▶ **What you should do**
From the records below, transcribe only the lines running from the one with "Instances at 5,238" through the one with "frac at 0.414". Keep both of those end lines.

▶ **Data provided**
───

This is an optimization exercise on Yosys and OpenROAD, whose aim is small area, a short achievable clock period and few clock cycles per item, not a production implementation.
Where RTL was checked, it was by simulation tests only, not by an equivalence proof against the original.
The RTL of run 1 was laid out without a check of its function.
Power figures rest on the tool's default switching activity, not on a simulated workload.

==> design/flow/design.v <==
`default_nettype none
module page_replacement_fifo_lru #(
  localparam int PAGE_W     = 5,
  localparam int FRAME_W    = 5,
  localparam int TOTAL_W    = 16,
  localparam int CFG_IDX_W  = 1,
  localparam int CFG_DATA_W = 6
) (
  input  wire                   clk,
  input  wire                   rst,
  input  wire                   req_valid,
  output logic                  req_ready,
  input  wire  [PAGE_W-1:0]     req_page_number,
  output logic                  rsp_valid,
  input  wire                   rsp_ready,
  output logic                  rsp_fault,
  output logic [FRAME_W-1:0]    rsp_frame,
  output logic                  rsp_evicted_valid,
  output logic [PAGE_W-1:0]     rsp_evicted_page,
  output logic [TOTAL_W-1:0]    rsp_fault_total,
  input  wire                   cfg_valid,
  output logic                  cfg_ready,
  input  wire  [CFG_IDX_W-1:0]  cfg_index,
  input  wire  [CFG_DATA_W-1:0] cfg_data
);
  localparam int N     = 32;
  localparam int CNT_W = 6;
  localparam int RSP_W = 1 + FRAME_W + 1 + PAGE_W + TOTAL_W;
  logic             policy;           
  logic [CNT_W-1:0] frames_in_use;
  logic [CNT_W-1:0]   taken;          
  logic [N-1:0]       valid;          
  logic [TOTAL_W-1:0] fault_count;
  logic [N-1:0][PAGE_W-1:0]  lq;
  logic [N-1:0][PAGE_W-1:0]  lr_p;
  logic [N-1:0][FRAME_W-1:0] lr_f;
  logic [N-1:0]       f_vec, v_vec;
  logic              in_v,  sk_v;
  logic [PAGE_W-1:0] in_p,  sk_p;
  logic               c_v;
  logic [PAGE_W-1:0]  c_p;
  logic               hit_c;
  logic [FRAME_W-1:0] hf_c;
  logic [N-1:0]       t_vec;
  logic             ov0, ov1;
  logic [RSP_W-1:0] o0, o1;
  logic go, adv_b;
  assign req_ready = !sk_v;
  assign cfg_ready = 1'b1;
  assign go        = c_v && !ov1;
  assign adv_b     = in_v && (!c_v || go);
  assign rsp_valid = ov0;
  assign {rsp_fault, rsp_frame, rsp_evicted_valid, rsp_evicted_page, rsp_fault_total} = o0;
  logic [CNT_W-1:0] frame_limit;
  logic             full, evict;
  logic [N-1:0]     at_top, at_new;
  always_comb begin
    if (frames_in_use == '0)            frame_limit = CNT_W'(1);
    else if (frames_in_use > CNT_W'(N)) frame_limit = CNT_W'(N);
    else                                frame_limit = frames_in_use;
  end
  assign full  = !(taken < frame_limit);
  assign evict = !hit_c && full;
  always_comb begin
    for (int i = 0; i < N; i++) begin
      at_top[i] = valid[i] && (i == N - 1 || !valid[(i + 1) % N]);
      at_new[i] = !valid[i] && (i == 0 || valid[(i + N - 1) % N]);
    end
  end
  logic [N-1:0] sh_r, ld_r, sh_q, ld_q;
  logic [N-1:0] kp_r, mv_r, nw_r, kp_q, mv_q, nw_q;
  always_comb begin
    for (int i = 0; i < N; i++) begin
      sh_r[i] = hit_c ? t_vec[i] : (full && (policy || f_vec[i]));
      ld_r[i] = (hit_c || full) ? at_top[i] : at_new[i];
      sh_q[i] = evict && (!policy || v_vec[i]);
      ld_q[i] = !hit_c && (full ? at_top[i] : at_new[i]);
      nw_r[i] = go && ld_r[i];
      mv_r[i] = go && !ld_r[i] && sh_r[i];
      kp_r[i] = !nw_r[i] && !mv_r[i];
      nw_q[i] = go && ld_q[i];
      mv_q[i] = go && !ld_q[i] && sh_q[i];
      kp_q[i] = !nw_q[i] && !mv_q[i];
    end
  end
  logic [PAGE_W-1:0]  victim;
  logic [FRAME_W-1:0] fv_frame, new_frame;
  assign victim = policy ? lr_p[0] : lq[0];
  always_comb begin
    fv_frame = '0;
    for (int i = 0; i < N; i++) begin
      if (valid[i] && f_vec[i] && (i == 0 || !f_vec[(i + N - 1) % N])) begin
        fv_frame = fv_frame | lr_f[i];
      end
    end
  end
  always_comb begin
    if (hit_c)       new_frame = hf_c;
    else if (!full)  new_frame = taken[FRAME_W-1:0];
    else if (policy) new_frame = lr_f[0];
    else             new_frame = fv_frame;
  end
  always_ff @(posedge clk) begin
    for (int i = 0; i < N; i++) begin
      lr_p[i] <= ({PAGE_W{nw_r[i]}}  & c_p)
               | ({PAGE_W{mv_r[i]}}  & lr_p[(i + 1) % N])
               | ({PAGE_W{kp_r[i]}}  & lr_p[i]);
      lr_f[i] <= ({FRAME_W{nw_r[i]}} & new_frame)
               | ({FRAME_W{mv_r[i]}} & lr_f[(i + 1) % N])
               | ({FRAME_W{kp_r[i]}} & lr_f[i]);
      lq[i]   <= ({PAGE_W{nw_q[i]}}  & c_p)
               | ({PAGE_W{mv_q[i]}}  & lq[(i + 1) % N])
               | ({PAGE_W{kp_q[i]}}  & lq[i]);
    end
  end
  function automatic logic [N-1:0] prefix_match(input logic [PAGE_W-1:0] key,
                                                input logic [N-1:0][PAGE_W-1:0] list,
                                                input logic [N-1:0] vld);
    logic [N-1:0] pm;
    logic         acc;
    acc = 1'b0;
    for (int i = 0; i < N; i++) begin
      acc   = acc | (vld[i] && (list[i] == key));
      pm[i] = acc;
    end
    prefix_match = pm;
  endfunction
  logic [N-1:0] c_t, c_f0, c_f1, c_v0, c_v1;
  assign c_t  = prefix_match(in_p,    lr_p, valid);
  assign c_f0 = prefix_match(lq[0],   lr_p, valid);
  assign c_f1 = prefix_match(lq[1],   lr_p, valid);
  assign c_v0 = prefix_match(lr_p[0], lq,   valid);
  assign c_v1 = prefix_match(lr_p[1], lq,   valid);
  logic               eq_c, kill_t, hit_b;
  logic [FRAME_W-1:0] hf_cur, hf_b;
  logic [N-1:0]       t_b;
  assign eq_c   = (in_p == c_p);
  assign kill_t = hit_c ? eq_c : (evict && (in_p == victim));
  always_comb begin
    hf_cur = '0;
    for (int i = 0; i < N; i++) begin
      if (valid[i] && (lr_p[i] == in_p)) hf_cur = hf_cur | lr_f[i];
    end
  end
  assign hit_b = go ? (eq_c || (c_t[N-1] && !kill_t)) : c_t[N-1];
  assign hf_b  = (go && eq_c) ? new_frame : hf_cur;
  always_comb begin
    for (int i = 0; i < N; i++) begin
      if (nw_r[i])      t_b[i] = (c_t[i] && !kill_t) || eq_c;
      else if (mv_r[i]) t_b[i] = c_t[(i + 1) % N] && !kill_t;
      else              t_b[i] = c_t[i];
    end
  end
  logic [PAGE_W-1:0] fkey, vkey;
  logic [N-1:0]      cf, cv, f_next, v_next;
  logic              eq_f, kill_f, eq_v;
  assign fkey   = mv_q[0] ? lq[1] : lq[0];
  assign cf     = mv_q[0] ? c_f1 : c_f0;
  assign eq_f   = (fkey == c_p);
  assign kill_f = hit_c && eq_f;
  assign vkey   = mv_r[0] ? lr_p[1] : lr_p[0];
  assign cv     = mv_r[0] ? c_v1 : c_v0;
  assign eq_v   = (vkey == c_p);
  always_comb begin
    for (int i = 0; i < N; i++) begin
      if (nw_q[0])      f_next[i] = 1'b1;
      else if (nw_r[i]) f_next[i] = (cf[i] && !kill_f) || eq_f;
      else if (mv_r[i]) f_next[i] = cf[(i + 1) % N] && !kill_f;
      else              f_next[i] = cf[i];
      if (nw_r[0])      v_next[i] = 1'b1;
      else if (nw_q[i]) v_next[i] = cv[i] || eq_v;
      else if (mv_q[i]) v_next[i] = cv[(i + 1) % N];
      else              v_next[i] = cv[i];
    end
  end
  always_ff @(posedge clk) begin
    f_vec <= f_next;
    v_vec <= v_next;
    if (adv_b) begin
      c_p   <= in_p;
      hit_c <= hit_b;
      hf_c  <= hf_b;
      t_vec <= t_b;
    end
  end
  logic [TOTAL_W-1:0] total_next;
  logic [RSP_W-1:0]   rsp_new;
  assign total_next = (!hit_c && fault_count != '1) ? fault_count + TOTAL_W'(1) : fault_count;
  assign rsp_new    = {!hit_c, new_frame, evict, evict ? victim : PAGE_W'(0), total_next};
  always_ff @(posedge clk) begin
    if (rst) begin
      policy        <= 1'b0;
      frames_in_use <= CNT_W'(4);
      taken         <= '0;
      valid         <= '0;
      fault_count   <= '0;
      in_v          <= 1'b0;
      sk_v          <= 1'b0;
      c_v           <= 1'b0;
      ov0           <= 1'b0;
      ov1           <= 1'b0;
    end else begin
      if (cfg_valid) begin
        if (cfg_index == 1'b0) policy <= cfg_data[0];
        else                   frames_in_use <= cfg_data;
      end
      if (!in_v || adv_b) begin
        in_v <= sk_v || req_valid;
        sk_v <= 1'b0;
      end else if (req_valid) begin
        sk_v <= 1'b1;
      end
      if (adv_b)   c_v <= 1'b1;
      else if (go) c_v <= 1'b0;
      if (go) begin
        fault_count <= total_next;
        if (!hit_c && !full) begin
          taken <= taken + CNT_W'(1);
          valid <= {valid[N-2:0], 1'b1};
        end
      end
      if (ov0 && rsp_ready) begin
        ov0 <= ov1 || go;
        ov1 <= ov1 && go;
      end else begin
        if (!ov0)    ov0 <= go;
        else if (go) ov1 <= 1'b1;
      end
    end
  end
  always_ff @(posedge clk) begin
    if (!in_v || adv_b) begin
      in_p <= sk_v ? sk_p : req_page_number;
    end
    if (!sk_v) begin
      sk_p <= req_page_number;
    end
    if (ov0 && rsp_ready) begin
      o0 <= ov1 ? o1 : rsp_new;
      if (ov1) o1 <= rsp_new;
    end else if (!ov0) begin
      o0 <= rsp_new;
    end else if (!ov1) begin
      o1 <= rsp_new;
    end
  end
endmodule
`default_nettype wire
==> design/flow/run.sh <==
#!/bin/bash
# synth_recipe.tcl (not shown) runs the flow's synth.tcl, then flattens the netlist and writes it again
# the make line also repeats each setting of config.mk as NAME=value (left out here)
make -C /OpenROAD-flow-scripts/flow DESIGN_CONFIG=/design/flow/config.mk WORK_HOME=/design/flow/orfs CLKGATE_MAP_FILE= SYNTH_SCRIPT=/design/flow/synth_recipe.tcl finish
==> design/flow/config.mk <==
export PLATFORM = sky130hd
export DESIGN_NAME = page_replacement_fifo_lru
export DESIGN_NICKNAME = page_replacement_fifo_lru
export VERILOG_FILES = /design/flow/design.v
export SDC_FILE = /design/flow/constraint.sdc
export NUM_CORES = 4
export LEC_CHECK = 0
export ABC_CLOCK_PERIOD_IN_PS = 3000
export CAP_MARGIN = 20
export CORE_MARGIN = 2
export CORE_UTILIZATION = 40
export SETUP_SLACK_MARGIN = 4.5
export SLEW_MARGIN = 20
==> design/flow/constraint.sdc <==
create_clock -name core_clock -period 8.0 [get_ports {clk}]
set_input_delay 1.6000 -clock core_clock [delete_from_list [all_inputs] [get_ports {clk}]]
set_output_delay 1.6000 -clock core_clock [all_outputs]
set_load 0.01 [all_outputs]
==> summary.txt, run 1 <==
* Status: timing/DRC/antenna clean
* Largest family of logic cells by synthesized area: compound AO/OA/AOI/OAI gates
* Clock Skew at 0.0398 ns
* Post-Synth XOR/XNOR Area at 0.167
* Clk Latency, worst-skew pair at 0.69 ns
* Port bufs at 46
* Clk pwr share at 0.354
* H-tree levels at 3
* Final Cycle Share at 0.454
* Setup TNS at 0 ns
* Global route overflow at 0
* F_max at 0.275 GHz
* Clock slew at reported path FFs at 0.06 ns
* Post-Syn Nets at 5,262
* Utilization after layout at 0.467
* Area of the die at 0.111 sq mm
* Nets at 5,143
* Hold Worst Slack at 0.471 ns
* Filler cell count at 10,300
* Yosys warnings at 1
* Final setup violation count at 0
* Clock buffer depth at 3
* Largest net degree at the start of global routing at 67
* Worst-margin pin slew at 1.02 ns
* DR pass1 iterations at 22
* IR drop worst, VDD at 161 uV
* Sw power at 3.80 mW
* Core area at 0.107 sq mm
* Critical Path RT at 8.38 ns
* GRT Total Usage at 0.335
* Tightest Hold Check Type: reg2reg
* Vias/cell at 6.55
* Hpwl dp at 133,000 microns
* Number of global-route vias before repair at 40,300
* Layout area overhead at 15.6%
* Post-Synth Adder-Cell Area at 0.00202
* Die H at 333 microns
* DR vias at 43,200
* Post-Syn Instances at 5,238
* Initial Util at 0.404
* Routed length per instance at 29.7 microns
* Fin. Hold Viols at 0
* Area of the multi-input gates at 0.0265 sq mm
* Fraction of synthesized area in multiplexers at 0.00493
* Reg power frac at 0.414
* Post-route antenna net violation count at 0
* Gpl congestion at 1.08
* Reg2Reg Setup Slack at 4.37 ns
* Setup Slack @ Placement at 2.81 ns
* Slowest cell on the critical path: dfxtp_1
* Number of I/O pins at 48
* Register area at 0.0155 sq mm
* Yosys reg bits at 719
* Sw Ratio at 0.337
* Critical Path Source Type: register
* Crit path time final at 3.63 ns
* Root Buffer: clkbuf_16
* Fraction of registers with async set/reset at 0
* Yosys cell types at 81
* Initial antenna violation count at 8
* Slowest stage delay, CP at 0.55 ns
* Logic gate share of total power at 0.232
* Hold Buf Count CTS at 0
* Crit-path cells: and2_1 > a221oi_1 > nand4_1 > nor4_1 > nor3_1 > a21oi_1 > nor2_1 > a21oi_4 > buf_4 > o21ai_0
* Site Rows at 120
* Power Internal at 7.47 mW
* Drc violations at 0
* Simple-gate share of the synthesized area at 0.180
* Die Width at 333 microns
* Mapped Avg Cell Area at 8.28 sq um
* Max-Cap Viols at 0
* Total CTS buffers at 83
* Power Density at 225 mW/mm^2
* Synth Flop Type: dfxtp_1
* First-pass GRT wire length at 279,000 microns
* Slack of the critical path at 4.37 ns
* Routed WL at 196,000 microns
* CP max FO at 35
* Compound-cell area share of the yosys netlist at 0.229
* Post-synthesis sequential area ratio at 0.356
* EDFF count, synth at 104
* Buffer and inverter count on the worst path at 1
* Drt initial violations at 6,657
* Slew HR at 0.314
* Clock sinks at 719
* CTS tree: done
* Leak pwr at 21.5 nW
* Worst path top cell family by delay: simple AND/OR/NAND/NOR gates
* Critical setup path kind: reg2reg
* Crit end category: register
* Post-synthesis instance area at 0.0434 sq mm
* Slew Limit Fails at 0
* Layout cells sized above 1 at 0.121
* RSZ-0062 raised after global routing: yes
* Critical Path AT at 4.02 ns
cell type report:
| type | instances | area share |
|---|---|---|
| diodes | 3 | 0.000150 |
| multi-input cells | 3866 | 0.529 |
| repair buffers | 283 | 0.0576 |
| clock buffers | 123 | 0.0502 |
| clock inverters | 32 | 0.00654 |
| inverters | 166 | 0.0125 |
| flip-flops and latches | 719 | 0.309 |
| well taps | 1403 | 0.0350 |
cell usage after synthesis (all sizes together), types with 14 or more instances:
cell	number	area share
a211oi	16	0.0029
a222oi	129	0.030
and3b	31	0.0063
xor2	621	0.13
o211a	24	0.0055
edfxtp	104	0.072
dfxtp	615	0.28
nand2	567	0.049
a2111oi	20	0.0043
a221o	56	0.013
nand2b	91	0.013
nor2	321	0.028
o22ai	14	0.0020
nand3	74	0.0085
a211o	16	0.0032
a31oi	45	0.0065
nand4	59	0.0085
nor4	167	0.025
nor3	82	0.0097
nor2b	33	0.0048
buf	187	0.021
a32oi	22	0.0044
a22oi	462	0.080
xnor2	205	0.041
a21oi	227	0.026
inv	163	0.014
and2	28	0.0040
and3	108	0.016
o21ai	272	0.031
a21boi	36	0.0062
clkbuf	302	0.026
metrics by stage:
stage          instances  total power, mW  cell area (sq um)
4_1_cts             6525             11.1              48800
3_5_place_dp        6323             7.05              44600
6_report            6595             11.3              50100
3_3_place_gp        6322             6.99              44600
5_1_grt             6592             11.6              50100
2_1_floorplan       5238             6.27              43400
path summary, 6_finish.rpt:
check | endpoint | start | depth (start not counted)
max | o0[25]$_DFFE_PP_ | valid[0]$_SDFFE_PP0P_ | 10
min | sk_p[0]$_DFF_P_ | sk_p[0]$_DFF_P_ | 1
max reg2reg | o0[25]$_DFFE_PP_ | valid[0]$_SDFFE_PP0P_ | 10
min reg2reg | sk_p[0]$_DFF_P_ | sk_p[0]$_DFF_P_ | 1
sequential cells by signal, summed over array words and instances (netlist names), 5 cells and up:
name,cells
c_p,5
f_vec,32
fault_count,16
frames_in_use,6
hf_c,5
in_p,5
lq,160
lr_f,160
lr_p,160
o0,28
o1,28
sk_p,5
t_vec,32
taken,6
v_vec,32
valid,32
power by group through the flow:
| stage | sequential, mW | clock (mW) | combinational [mW] |
|---|---|---|---|
| final | 4.67 | 4.00 | 2.62 |
| after global routing | 4.68 | 4.16 | 2.79 |
| after CTS | 4.65 | 4.02 | 2.46 |
| after detailed placement | 4.71 | 0 | 2.33 |
| after global placement | 4.72 | 0 | 2.27 |
| after floorplan | 4.26 | 0 | 2.01 |
cell families (layout without fill, tap and decap cells):
family | count (synthesis) | in the layout
AOI/OAI and AO/OA | 1403 | 1404
DFF | 719 | 719
buffers and inverters | 655 | 604
xor gates and xnor gates | 826 | 826
adders and majority gates | 7 | 7
and+or+nand+nor | 1607 | 1608
muxes | 20 | 20
other | 1 | 4
per-layer routing:
layer / global-route usage / vias to the layer above / wire length (microns)
met2: 0.497 / 2874 / 82200
met4: 0.214 / 12 / 14100
met1: 0.441 / 20900 / 77400
met5: 0 / - / 79
li1: - / 18700 / -
met3: 0.0691 / 721 / 22300
placed cells by master (no fill, tap or decap), types with 24 or more instances in the layout:
cell and instances:
a222oi_1 129, nand4_1 59, inv_1 161, nand2_1 549
buf_4 174, nor2b_1 30, a22oi_1 462, nor4_1 156
a221o_1 56, and3b_1 31, a31oi_1 45, buf_12 28
xnor2_1 205, nor2_1 279, dfxtp_1 589, a21oi_1 203
o21ai_0 256, nand2b_1 89, nand3_1 72, edfxtp_1 104
nor3_1 57, clkdlybuf4s50_1 45, and3_1 96, and2_1 25
o211a_1 24, clkbuf_16 94, xor2_1 620
what timing repair did:
item / CTS / global route
gates cloned: 4 / 6
gates resized for setup: 221 / 160
buffers inserted: 43 / 61
pin swaps: 25 / 35
endpoints found under the setup margin: 592 / 360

───

▶ **Answer box**
* Post-Syn Instances at 5,238
* Initial Util at 0.404
* Routed length per instance at 29.7 microns
* Fin. Hold Viols at 0
* Area of the multi-input gates at 0.0265 sq mm
* Fraction of synthesized area in multiplexers at 0.00493
* Reg power frac at 0.414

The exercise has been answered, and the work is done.